I like sotonohito's commodity explanation. Nothing is going to kill cryptocurrency. I think the limiting factor is sunlight, though. What's the actual likely time-averaged return on investment, once you factor in cost of production, risk of fraud, theft, etc.? It seems more like an insurance actuarial problem than a banking one.

It probably turns out that just like commodity trading, it is possible to make money. It is probably not going to be you that makes money. If you do make money, the amount of effort is more like a job than a get-rich-quick scheme, considering the loss/win balance (also like being a professional gambler in this sense.)

It's going to be as hard to stamp out as the lottery.

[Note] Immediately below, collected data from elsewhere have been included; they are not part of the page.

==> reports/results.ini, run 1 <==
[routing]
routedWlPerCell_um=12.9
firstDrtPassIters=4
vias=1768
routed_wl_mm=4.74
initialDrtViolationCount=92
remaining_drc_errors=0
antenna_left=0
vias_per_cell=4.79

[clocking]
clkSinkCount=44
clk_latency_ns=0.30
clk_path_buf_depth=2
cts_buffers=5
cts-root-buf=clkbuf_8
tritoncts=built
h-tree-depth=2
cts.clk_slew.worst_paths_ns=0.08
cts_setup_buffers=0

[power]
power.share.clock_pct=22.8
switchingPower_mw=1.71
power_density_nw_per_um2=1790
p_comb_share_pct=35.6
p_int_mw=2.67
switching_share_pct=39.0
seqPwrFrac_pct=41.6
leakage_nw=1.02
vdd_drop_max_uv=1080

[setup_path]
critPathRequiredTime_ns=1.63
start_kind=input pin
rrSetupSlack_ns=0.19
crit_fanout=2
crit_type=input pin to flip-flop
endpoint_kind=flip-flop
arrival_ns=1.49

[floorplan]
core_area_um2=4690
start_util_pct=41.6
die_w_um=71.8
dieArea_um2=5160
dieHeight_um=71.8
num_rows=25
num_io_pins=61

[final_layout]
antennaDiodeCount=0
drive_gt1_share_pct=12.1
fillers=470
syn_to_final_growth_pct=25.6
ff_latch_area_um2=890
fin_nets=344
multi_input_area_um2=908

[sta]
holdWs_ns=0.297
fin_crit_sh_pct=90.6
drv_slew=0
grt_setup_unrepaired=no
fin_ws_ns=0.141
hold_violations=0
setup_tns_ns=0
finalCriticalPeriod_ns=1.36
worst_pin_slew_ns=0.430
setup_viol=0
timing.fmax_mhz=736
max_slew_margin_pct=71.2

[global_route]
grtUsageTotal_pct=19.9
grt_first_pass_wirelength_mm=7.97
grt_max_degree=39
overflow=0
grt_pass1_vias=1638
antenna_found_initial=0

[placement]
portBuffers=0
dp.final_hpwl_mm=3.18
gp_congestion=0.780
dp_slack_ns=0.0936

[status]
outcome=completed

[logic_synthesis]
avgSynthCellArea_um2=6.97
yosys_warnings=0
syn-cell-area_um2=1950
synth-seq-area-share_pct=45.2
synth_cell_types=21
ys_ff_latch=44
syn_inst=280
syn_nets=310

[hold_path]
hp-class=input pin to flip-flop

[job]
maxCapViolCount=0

Best bet is to figure out how to make it cost what it's consuming in resources, and I don't know how to do that without killing legitimate users of energy. I mean, should Amazon AWS data farms have to pay the same punitive energy rates as bitcoin miners?
posted by ctmf at 11:13 AM on May 19, 2018


Install a space heater, and instead of heating a Nichrome wire, it mines BTC. What's the harm!

Eventually all the 1s and 0s bouncing around an ASIC end up as waste heat, no? So there is no difference in efficiency, all other things being equal. You might as well use it as a heater, maybe grow some, errr, produce. In a perfect world, repurposing old/obsolete miners as heat sources would be a less-bad application of the tech (of course, this is not a perfect world otherwise this would be commonplace)
posted by RobotVoodooPower at 5:43 PM on May 19, 2018 [1 favorite]


It's pretty hilarious, no? Like, all these electric water heaters. What if these millions of 4kw or 6kw heating elements were calculating something. (Something useful, not bitcoin garbage.) Protein folding or whatever. It's just ... kind of intriguing.
posted by seanmpuckett at 7:26 PM on May 19, 2018


seanmpuckett: Like, all these electric water heaters. What if these millions of 4kw or 6kw heating elements were calculating something.

Given security practises for the typical Internet of Things device, I'd predict that no matter what they were original set up to calculate they'll soon be either sending out spam or hashing cryptocurrencies.